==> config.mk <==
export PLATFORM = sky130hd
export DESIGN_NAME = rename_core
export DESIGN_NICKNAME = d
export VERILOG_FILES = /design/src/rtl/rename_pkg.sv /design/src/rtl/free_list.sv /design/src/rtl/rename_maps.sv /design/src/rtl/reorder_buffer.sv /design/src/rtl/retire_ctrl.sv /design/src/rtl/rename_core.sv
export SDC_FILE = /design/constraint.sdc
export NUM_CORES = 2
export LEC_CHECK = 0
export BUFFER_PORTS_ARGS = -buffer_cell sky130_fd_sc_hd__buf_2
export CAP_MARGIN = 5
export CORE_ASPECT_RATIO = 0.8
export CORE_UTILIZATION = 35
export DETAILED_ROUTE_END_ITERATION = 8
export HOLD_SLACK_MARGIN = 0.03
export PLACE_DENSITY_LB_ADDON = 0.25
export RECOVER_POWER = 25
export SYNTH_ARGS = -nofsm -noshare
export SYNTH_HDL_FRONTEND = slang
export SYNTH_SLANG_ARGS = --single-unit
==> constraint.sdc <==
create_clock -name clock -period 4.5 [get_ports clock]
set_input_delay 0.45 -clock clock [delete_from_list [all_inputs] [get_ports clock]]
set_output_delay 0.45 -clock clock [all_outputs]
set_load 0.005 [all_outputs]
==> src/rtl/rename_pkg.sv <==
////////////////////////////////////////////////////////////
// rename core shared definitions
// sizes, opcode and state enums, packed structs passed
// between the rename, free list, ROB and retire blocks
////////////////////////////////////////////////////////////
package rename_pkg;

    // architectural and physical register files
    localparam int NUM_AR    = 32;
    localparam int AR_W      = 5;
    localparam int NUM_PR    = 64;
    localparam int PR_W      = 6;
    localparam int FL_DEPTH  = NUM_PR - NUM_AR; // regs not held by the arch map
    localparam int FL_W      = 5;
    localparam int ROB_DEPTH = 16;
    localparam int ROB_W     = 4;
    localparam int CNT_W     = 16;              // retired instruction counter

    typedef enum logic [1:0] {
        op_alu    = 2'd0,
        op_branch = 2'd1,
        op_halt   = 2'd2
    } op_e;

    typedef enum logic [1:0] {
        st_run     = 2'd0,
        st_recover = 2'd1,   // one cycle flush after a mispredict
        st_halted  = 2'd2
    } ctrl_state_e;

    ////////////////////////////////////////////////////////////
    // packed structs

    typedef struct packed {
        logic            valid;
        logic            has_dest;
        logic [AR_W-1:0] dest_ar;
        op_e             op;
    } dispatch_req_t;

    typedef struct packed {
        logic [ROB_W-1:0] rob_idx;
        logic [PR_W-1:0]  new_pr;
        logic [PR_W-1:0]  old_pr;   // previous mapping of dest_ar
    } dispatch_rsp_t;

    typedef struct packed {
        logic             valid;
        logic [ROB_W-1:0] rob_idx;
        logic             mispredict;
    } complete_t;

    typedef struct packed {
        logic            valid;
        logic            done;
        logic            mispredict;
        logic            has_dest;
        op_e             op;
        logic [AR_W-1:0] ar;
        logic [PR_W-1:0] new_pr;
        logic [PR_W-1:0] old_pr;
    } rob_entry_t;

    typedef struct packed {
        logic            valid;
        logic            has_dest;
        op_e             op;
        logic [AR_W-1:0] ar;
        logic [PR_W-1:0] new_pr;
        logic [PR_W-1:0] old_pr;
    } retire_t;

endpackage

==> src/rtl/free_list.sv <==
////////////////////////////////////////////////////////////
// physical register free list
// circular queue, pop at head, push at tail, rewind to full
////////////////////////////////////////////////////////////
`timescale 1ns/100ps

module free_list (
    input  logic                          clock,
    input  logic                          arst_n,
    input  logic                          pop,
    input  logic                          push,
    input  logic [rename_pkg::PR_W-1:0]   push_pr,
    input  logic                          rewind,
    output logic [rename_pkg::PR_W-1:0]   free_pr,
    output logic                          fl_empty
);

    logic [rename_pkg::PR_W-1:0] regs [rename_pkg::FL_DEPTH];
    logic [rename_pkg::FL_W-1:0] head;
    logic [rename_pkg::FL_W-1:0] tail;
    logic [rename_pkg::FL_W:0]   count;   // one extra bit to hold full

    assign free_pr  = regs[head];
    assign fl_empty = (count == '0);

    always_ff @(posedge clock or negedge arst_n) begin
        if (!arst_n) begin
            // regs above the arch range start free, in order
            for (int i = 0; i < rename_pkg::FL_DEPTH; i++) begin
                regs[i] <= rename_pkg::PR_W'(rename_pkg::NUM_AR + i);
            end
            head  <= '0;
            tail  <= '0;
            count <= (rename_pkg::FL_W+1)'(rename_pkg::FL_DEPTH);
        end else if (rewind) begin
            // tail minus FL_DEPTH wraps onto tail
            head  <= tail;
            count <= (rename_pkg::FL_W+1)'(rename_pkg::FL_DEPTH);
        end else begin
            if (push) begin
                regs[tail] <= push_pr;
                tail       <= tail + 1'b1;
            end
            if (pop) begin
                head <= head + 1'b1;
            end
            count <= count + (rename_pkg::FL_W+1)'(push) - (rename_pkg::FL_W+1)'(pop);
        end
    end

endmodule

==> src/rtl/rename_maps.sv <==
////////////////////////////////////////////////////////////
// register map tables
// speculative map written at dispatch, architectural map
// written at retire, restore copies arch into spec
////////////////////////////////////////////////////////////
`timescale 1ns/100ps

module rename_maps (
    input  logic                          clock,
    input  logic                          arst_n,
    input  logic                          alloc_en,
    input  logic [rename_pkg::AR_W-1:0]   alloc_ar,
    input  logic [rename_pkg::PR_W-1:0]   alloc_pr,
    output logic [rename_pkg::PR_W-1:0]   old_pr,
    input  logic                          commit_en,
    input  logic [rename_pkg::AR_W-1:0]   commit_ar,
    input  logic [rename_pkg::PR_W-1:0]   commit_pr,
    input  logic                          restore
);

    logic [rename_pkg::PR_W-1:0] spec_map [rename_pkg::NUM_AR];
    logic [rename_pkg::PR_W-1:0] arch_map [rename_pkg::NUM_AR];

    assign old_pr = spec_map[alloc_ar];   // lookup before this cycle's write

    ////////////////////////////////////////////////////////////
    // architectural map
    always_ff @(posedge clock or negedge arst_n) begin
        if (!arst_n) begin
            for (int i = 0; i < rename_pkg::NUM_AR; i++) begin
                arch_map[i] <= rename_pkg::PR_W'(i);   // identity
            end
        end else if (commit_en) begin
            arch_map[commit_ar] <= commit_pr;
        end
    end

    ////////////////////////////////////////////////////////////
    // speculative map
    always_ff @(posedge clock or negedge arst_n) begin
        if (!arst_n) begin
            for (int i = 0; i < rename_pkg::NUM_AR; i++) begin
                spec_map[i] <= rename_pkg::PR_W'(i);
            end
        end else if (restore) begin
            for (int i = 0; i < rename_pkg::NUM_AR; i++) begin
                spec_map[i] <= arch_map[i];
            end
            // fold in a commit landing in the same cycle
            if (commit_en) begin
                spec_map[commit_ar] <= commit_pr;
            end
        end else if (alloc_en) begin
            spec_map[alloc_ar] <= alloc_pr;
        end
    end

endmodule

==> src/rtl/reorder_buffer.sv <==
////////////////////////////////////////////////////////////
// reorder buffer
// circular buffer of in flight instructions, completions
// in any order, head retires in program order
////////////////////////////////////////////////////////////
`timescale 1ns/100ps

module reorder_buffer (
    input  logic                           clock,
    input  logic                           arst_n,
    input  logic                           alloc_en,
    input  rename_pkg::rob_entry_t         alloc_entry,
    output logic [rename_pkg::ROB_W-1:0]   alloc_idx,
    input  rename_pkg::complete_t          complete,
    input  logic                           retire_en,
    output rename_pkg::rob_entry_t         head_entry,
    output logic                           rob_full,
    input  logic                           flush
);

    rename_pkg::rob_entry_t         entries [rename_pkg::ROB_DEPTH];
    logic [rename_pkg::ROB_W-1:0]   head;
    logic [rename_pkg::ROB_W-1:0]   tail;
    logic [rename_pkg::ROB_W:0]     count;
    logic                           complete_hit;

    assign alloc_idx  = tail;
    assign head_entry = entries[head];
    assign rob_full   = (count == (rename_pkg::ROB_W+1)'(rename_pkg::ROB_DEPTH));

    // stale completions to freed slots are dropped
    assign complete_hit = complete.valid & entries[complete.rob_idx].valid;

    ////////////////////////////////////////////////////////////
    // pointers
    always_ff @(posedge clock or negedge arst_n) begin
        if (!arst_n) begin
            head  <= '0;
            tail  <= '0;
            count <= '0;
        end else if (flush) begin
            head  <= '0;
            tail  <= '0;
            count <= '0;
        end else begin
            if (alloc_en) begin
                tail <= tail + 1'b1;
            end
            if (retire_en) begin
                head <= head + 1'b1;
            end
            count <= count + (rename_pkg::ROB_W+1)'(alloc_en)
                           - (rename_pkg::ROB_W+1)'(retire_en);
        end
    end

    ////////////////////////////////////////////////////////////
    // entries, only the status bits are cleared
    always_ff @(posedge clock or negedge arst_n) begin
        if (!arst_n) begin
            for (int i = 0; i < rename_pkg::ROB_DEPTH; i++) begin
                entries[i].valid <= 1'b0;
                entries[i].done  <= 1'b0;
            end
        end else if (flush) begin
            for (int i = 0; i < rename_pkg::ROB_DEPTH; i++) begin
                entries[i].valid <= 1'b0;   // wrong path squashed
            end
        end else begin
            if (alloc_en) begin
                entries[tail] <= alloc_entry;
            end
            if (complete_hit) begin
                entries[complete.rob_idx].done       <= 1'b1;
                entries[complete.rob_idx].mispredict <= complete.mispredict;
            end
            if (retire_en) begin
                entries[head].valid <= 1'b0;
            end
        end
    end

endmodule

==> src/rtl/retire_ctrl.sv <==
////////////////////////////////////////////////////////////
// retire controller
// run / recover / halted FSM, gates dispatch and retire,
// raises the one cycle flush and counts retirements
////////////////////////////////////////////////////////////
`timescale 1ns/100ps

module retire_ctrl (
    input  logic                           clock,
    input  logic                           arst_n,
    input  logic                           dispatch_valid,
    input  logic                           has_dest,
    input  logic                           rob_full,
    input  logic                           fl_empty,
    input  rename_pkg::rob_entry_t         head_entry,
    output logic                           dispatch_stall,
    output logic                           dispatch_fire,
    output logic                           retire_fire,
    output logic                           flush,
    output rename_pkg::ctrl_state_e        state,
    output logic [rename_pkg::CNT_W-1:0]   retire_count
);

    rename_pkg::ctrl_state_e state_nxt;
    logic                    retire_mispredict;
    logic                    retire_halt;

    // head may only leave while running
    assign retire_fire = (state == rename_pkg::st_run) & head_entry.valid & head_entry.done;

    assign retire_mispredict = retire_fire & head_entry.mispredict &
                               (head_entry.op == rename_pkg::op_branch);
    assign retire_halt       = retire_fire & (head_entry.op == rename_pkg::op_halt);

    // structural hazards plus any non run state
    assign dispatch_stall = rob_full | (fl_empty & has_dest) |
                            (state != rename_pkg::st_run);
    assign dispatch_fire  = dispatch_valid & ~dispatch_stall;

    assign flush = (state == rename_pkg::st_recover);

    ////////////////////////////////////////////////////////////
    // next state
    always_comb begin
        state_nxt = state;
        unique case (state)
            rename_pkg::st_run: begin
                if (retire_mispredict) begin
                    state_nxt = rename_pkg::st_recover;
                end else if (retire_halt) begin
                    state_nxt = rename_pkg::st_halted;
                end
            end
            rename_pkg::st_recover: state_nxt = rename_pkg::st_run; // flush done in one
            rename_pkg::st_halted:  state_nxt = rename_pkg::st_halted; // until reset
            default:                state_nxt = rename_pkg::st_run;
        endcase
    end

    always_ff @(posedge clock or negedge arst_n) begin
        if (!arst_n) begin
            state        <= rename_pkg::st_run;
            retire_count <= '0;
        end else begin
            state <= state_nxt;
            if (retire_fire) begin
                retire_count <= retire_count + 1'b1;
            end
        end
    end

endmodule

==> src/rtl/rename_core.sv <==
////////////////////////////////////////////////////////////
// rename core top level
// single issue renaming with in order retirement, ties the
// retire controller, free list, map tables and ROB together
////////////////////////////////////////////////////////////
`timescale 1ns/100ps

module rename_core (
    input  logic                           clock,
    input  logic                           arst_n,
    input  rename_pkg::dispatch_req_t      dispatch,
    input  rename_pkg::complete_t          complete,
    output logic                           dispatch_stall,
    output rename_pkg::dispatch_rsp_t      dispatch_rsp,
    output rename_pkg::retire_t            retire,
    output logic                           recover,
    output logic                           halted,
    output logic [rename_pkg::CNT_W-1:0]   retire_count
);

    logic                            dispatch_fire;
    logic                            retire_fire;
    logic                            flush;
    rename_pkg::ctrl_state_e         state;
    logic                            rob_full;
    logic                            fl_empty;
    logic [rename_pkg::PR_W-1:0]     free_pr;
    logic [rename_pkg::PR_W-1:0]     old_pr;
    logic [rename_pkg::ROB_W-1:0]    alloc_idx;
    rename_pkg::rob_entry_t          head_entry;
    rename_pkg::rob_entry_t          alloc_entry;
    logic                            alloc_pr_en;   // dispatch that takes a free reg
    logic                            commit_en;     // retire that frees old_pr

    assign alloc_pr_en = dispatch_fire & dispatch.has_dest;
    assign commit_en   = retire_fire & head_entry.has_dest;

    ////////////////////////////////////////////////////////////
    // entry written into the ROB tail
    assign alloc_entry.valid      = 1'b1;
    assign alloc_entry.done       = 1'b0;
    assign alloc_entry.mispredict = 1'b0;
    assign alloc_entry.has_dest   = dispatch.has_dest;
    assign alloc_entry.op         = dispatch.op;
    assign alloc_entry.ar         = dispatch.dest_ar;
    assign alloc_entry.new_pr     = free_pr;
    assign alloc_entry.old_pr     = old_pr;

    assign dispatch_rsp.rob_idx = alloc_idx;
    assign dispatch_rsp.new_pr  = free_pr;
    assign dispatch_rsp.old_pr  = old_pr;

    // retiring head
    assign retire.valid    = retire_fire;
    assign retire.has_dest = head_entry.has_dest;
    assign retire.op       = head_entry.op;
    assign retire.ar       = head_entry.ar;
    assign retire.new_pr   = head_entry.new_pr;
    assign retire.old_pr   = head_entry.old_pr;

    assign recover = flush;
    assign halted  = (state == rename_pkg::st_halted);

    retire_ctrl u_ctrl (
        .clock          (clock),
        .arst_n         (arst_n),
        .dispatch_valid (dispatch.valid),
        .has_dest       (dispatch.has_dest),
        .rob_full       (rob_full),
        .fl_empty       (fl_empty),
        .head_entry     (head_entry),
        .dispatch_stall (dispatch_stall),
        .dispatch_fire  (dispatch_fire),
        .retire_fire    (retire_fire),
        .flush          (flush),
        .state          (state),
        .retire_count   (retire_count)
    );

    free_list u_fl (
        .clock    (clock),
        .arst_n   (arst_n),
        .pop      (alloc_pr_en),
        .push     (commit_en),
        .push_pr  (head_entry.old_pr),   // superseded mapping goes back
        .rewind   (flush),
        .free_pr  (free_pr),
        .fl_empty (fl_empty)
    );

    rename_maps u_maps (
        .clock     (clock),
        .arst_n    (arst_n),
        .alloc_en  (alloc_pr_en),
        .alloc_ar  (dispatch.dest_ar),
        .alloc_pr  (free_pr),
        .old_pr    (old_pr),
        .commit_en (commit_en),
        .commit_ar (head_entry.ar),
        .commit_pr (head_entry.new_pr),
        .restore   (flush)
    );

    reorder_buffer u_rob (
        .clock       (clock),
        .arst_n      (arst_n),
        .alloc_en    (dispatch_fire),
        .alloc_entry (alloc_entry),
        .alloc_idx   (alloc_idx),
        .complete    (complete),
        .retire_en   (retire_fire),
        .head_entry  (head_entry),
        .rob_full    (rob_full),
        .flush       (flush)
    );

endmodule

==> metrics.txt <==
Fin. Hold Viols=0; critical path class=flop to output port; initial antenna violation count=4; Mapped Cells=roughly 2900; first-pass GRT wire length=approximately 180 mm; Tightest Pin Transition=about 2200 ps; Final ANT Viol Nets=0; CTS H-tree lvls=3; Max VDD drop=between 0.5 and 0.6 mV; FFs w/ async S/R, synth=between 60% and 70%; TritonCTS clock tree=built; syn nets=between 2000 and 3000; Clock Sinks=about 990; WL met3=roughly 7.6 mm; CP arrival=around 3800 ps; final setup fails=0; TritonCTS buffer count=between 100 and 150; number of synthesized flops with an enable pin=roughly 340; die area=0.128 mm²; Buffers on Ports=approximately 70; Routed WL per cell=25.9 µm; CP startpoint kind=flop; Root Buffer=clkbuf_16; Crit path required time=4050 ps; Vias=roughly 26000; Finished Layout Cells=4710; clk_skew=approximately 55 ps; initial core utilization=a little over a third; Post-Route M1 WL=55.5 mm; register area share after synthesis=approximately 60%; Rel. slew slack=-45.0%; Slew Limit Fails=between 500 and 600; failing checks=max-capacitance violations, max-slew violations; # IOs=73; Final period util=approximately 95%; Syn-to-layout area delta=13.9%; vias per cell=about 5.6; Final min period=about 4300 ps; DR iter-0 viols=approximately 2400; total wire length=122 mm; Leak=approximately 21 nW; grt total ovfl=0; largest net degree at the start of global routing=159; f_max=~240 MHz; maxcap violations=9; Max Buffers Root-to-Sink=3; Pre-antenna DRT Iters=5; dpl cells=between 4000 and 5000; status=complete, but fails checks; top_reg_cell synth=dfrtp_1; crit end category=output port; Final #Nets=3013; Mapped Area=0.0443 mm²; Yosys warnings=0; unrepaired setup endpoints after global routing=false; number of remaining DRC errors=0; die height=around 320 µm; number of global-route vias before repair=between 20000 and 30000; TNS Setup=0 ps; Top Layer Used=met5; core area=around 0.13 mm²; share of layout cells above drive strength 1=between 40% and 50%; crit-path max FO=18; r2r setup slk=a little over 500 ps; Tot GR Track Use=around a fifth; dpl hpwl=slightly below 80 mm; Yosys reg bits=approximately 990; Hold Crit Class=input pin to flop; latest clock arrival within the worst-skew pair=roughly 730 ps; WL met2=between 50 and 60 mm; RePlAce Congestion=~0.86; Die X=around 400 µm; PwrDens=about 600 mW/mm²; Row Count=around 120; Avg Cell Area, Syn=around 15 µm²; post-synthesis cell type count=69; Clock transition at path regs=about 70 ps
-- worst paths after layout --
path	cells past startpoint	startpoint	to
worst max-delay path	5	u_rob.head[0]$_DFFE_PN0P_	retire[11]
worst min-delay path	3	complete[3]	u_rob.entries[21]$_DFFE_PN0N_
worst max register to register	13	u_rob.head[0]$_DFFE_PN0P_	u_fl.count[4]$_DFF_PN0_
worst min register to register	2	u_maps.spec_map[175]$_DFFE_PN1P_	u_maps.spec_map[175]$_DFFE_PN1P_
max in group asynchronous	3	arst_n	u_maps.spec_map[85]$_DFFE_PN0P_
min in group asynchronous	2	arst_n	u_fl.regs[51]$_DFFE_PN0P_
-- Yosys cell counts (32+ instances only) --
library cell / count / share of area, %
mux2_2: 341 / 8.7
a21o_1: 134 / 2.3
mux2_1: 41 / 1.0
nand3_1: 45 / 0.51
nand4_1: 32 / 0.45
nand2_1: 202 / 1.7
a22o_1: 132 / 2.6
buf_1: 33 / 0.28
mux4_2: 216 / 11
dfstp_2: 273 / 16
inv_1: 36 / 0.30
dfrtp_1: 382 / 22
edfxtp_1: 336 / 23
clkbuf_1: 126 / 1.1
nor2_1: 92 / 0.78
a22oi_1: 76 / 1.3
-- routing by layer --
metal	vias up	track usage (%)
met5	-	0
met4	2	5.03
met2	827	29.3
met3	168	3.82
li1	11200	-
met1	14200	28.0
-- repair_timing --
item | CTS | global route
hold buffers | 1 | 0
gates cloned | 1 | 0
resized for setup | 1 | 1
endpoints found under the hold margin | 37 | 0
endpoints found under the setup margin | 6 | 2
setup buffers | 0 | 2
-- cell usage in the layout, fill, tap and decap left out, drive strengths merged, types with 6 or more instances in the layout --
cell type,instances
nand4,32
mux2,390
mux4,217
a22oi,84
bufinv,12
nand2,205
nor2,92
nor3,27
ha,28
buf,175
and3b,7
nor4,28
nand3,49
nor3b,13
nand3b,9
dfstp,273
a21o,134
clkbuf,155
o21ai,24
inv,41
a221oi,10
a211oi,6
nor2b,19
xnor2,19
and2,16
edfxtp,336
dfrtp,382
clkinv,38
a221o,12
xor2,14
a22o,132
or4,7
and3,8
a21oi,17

◇ ◇ ◇ ◇ ◇

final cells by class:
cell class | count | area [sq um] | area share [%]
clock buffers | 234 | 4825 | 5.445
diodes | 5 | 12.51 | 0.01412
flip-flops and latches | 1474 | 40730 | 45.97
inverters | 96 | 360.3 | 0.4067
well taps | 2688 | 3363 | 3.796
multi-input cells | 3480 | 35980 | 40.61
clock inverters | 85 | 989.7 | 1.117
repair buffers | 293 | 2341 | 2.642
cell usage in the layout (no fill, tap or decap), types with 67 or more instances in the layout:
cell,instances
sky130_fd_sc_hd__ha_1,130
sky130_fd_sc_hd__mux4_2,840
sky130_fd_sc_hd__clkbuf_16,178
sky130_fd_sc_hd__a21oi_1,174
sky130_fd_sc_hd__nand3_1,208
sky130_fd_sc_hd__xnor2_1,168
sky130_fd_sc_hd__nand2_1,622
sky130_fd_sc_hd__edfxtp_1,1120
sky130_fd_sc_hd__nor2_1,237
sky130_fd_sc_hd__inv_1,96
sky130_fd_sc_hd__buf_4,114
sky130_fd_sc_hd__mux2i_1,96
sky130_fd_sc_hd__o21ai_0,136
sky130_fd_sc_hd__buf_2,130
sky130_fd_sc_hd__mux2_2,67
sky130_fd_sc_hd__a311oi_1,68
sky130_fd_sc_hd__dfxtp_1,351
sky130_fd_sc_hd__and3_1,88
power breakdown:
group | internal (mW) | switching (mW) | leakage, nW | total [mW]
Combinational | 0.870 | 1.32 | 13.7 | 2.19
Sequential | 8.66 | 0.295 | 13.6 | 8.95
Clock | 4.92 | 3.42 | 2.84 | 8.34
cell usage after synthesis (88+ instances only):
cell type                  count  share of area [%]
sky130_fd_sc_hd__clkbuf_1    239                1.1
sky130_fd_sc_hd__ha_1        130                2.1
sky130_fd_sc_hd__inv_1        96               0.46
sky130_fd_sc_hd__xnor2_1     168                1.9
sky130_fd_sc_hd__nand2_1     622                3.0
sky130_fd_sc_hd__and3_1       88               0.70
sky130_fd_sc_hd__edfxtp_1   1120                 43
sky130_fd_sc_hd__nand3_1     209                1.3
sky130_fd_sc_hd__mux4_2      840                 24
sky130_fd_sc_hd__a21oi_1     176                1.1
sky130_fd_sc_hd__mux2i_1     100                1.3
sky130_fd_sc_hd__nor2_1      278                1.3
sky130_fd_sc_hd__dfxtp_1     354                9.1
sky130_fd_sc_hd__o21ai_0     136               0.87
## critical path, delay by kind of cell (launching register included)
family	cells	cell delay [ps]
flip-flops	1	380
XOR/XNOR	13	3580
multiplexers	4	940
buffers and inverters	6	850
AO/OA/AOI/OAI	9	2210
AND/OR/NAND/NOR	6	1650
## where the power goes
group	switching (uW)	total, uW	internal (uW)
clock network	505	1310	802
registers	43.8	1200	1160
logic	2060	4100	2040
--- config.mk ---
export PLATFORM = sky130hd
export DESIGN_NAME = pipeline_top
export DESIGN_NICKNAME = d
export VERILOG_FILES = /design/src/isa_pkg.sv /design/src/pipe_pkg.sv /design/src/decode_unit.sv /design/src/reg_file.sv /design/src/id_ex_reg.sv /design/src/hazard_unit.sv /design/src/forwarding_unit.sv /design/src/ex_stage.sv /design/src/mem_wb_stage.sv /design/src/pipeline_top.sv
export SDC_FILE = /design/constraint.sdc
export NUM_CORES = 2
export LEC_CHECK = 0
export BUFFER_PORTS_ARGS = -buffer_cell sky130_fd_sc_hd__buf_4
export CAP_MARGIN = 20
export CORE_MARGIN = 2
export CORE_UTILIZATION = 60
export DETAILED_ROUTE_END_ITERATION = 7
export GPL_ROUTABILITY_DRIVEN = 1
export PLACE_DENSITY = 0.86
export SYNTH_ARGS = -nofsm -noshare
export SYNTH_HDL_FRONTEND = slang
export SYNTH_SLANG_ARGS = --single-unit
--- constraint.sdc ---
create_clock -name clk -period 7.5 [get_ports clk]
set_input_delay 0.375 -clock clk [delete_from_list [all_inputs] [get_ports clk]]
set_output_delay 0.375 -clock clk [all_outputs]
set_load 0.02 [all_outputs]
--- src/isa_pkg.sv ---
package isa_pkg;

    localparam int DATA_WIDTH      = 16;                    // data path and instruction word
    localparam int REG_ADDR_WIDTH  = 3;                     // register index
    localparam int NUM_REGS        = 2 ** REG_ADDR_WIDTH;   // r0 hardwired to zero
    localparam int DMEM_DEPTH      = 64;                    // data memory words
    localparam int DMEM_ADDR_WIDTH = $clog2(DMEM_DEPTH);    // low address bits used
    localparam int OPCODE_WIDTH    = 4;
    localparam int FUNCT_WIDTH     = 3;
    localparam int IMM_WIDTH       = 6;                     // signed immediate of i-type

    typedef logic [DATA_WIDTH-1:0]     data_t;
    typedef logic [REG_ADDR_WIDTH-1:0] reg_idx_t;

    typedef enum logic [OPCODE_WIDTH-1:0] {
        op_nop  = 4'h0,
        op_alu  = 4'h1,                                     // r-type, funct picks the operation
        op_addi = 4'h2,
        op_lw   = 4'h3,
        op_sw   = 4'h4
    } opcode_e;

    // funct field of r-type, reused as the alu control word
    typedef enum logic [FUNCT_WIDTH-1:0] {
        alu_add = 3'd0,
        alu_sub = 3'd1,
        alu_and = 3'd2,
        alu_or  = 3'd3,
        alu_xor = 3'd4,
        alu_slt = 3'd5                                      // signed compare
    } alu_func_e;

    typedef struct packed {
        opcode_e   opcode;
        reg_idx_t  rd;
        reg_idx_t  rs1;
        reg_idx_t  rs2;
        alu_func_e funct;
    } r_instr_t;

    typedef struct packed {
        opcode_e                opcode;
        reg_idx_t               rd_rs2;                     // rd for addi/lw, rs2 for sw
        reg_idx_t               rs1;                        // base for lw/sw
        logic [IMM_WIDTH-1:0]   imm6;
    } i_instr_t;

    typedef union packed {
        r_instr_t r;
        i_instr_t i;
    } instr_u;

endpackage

◇ ◇ ◇ ◇ ◇

What you have to do:
When you reach the line with "final cells by" in the records above, start writing out lines exactly, and stop once the line with "cell usage in the layout (no" has been written; include nothing else.

Reply to the exercise:
final cells by class:
cell class | count | area [sq um] | area share [%]
clock buffers | 234 | 4825 | 5.445
diodes | 5 | 12.51 | 0.01412
flip-flops and latches | 1474 | 40730 | 45.97
inverters | 96 | 360.3 | 0.4067
well taps | 2688 | 3363 | 3.796
multi-input cells | 3480 | 35980 | 40.61
clock inverters | 85 | 989.7 | 1.117
repair buffers | 293 | 2341 | 2.642
cell usage in the layout (no fill, tap or decap), types with 67 or more instances in the layout:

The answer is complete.